**Work order:** From top to bottom, each entry below must be reproduced exactly.

**Recorded data:**
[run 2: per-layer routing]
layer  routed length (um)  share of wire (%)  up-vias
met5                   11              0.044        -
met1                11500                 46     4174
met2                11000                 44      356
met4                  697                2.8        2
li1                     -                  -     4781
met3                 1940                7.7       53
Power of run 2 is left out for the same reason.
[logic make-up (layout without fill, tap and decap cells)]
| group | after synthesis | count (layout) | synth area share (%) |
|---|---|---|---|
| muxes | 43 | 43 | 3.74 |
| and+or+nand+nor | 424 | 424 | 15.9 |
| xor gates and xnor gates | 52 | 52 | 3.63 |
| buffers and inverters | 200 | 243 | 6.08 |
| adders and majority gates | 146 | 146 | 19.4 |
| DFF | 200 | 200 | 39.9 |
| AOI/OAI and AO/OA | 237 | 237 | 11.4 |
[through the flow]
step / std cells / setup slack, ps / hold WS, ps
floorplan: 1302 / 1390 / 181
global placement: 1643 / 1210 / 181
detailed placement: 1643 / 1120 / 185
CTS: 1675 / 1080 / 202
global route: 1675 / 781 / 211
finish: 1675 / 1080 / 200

**Reply:**
[run 2: per-layer routing]
layer  routed length (um)  share of wire (%)  up-vias
met5                   11              0.044        -
met1                11500                 46     4174
met2                11000                 44      356
met4                  697                2.8        2
li1                     -                  -     4781
met3                 1940                7.7       53
Power of run 2 is left out for the same reason.
[logic make-up (layout without fill, tap and decap cells)]
| group | after synthesis | count (layout) | synth area share (%) |
|---|---|---|---|
| muxes | 43 | 43 | 3.74 |
| and+or+nand+nor | 424 | 424 | 15.9 |
| xor gates and xnor gates | 52 | 52 | 3.63 |
| buffers and inverters | 200 | 243 | 6.08 |
| adders and majority gates | 146 | 146 | 19.4 |
| DFF | 200 | 200 | 39.9 |
| AOI/OAI and AO/OA | 237 | 237 | 11.4 |
[through the flow]
step / std cells / setup slack, ps / hold WS, ps
floorplan: 1302 / 1390 / 181
global placement: 1643 / 1210 / 181
detailed placement: 1643 / 1120 / 185
CTS: 1675 / 1080 / 202
global route: 1675 / 781 / 211
finish: 1675 / 1080 / 200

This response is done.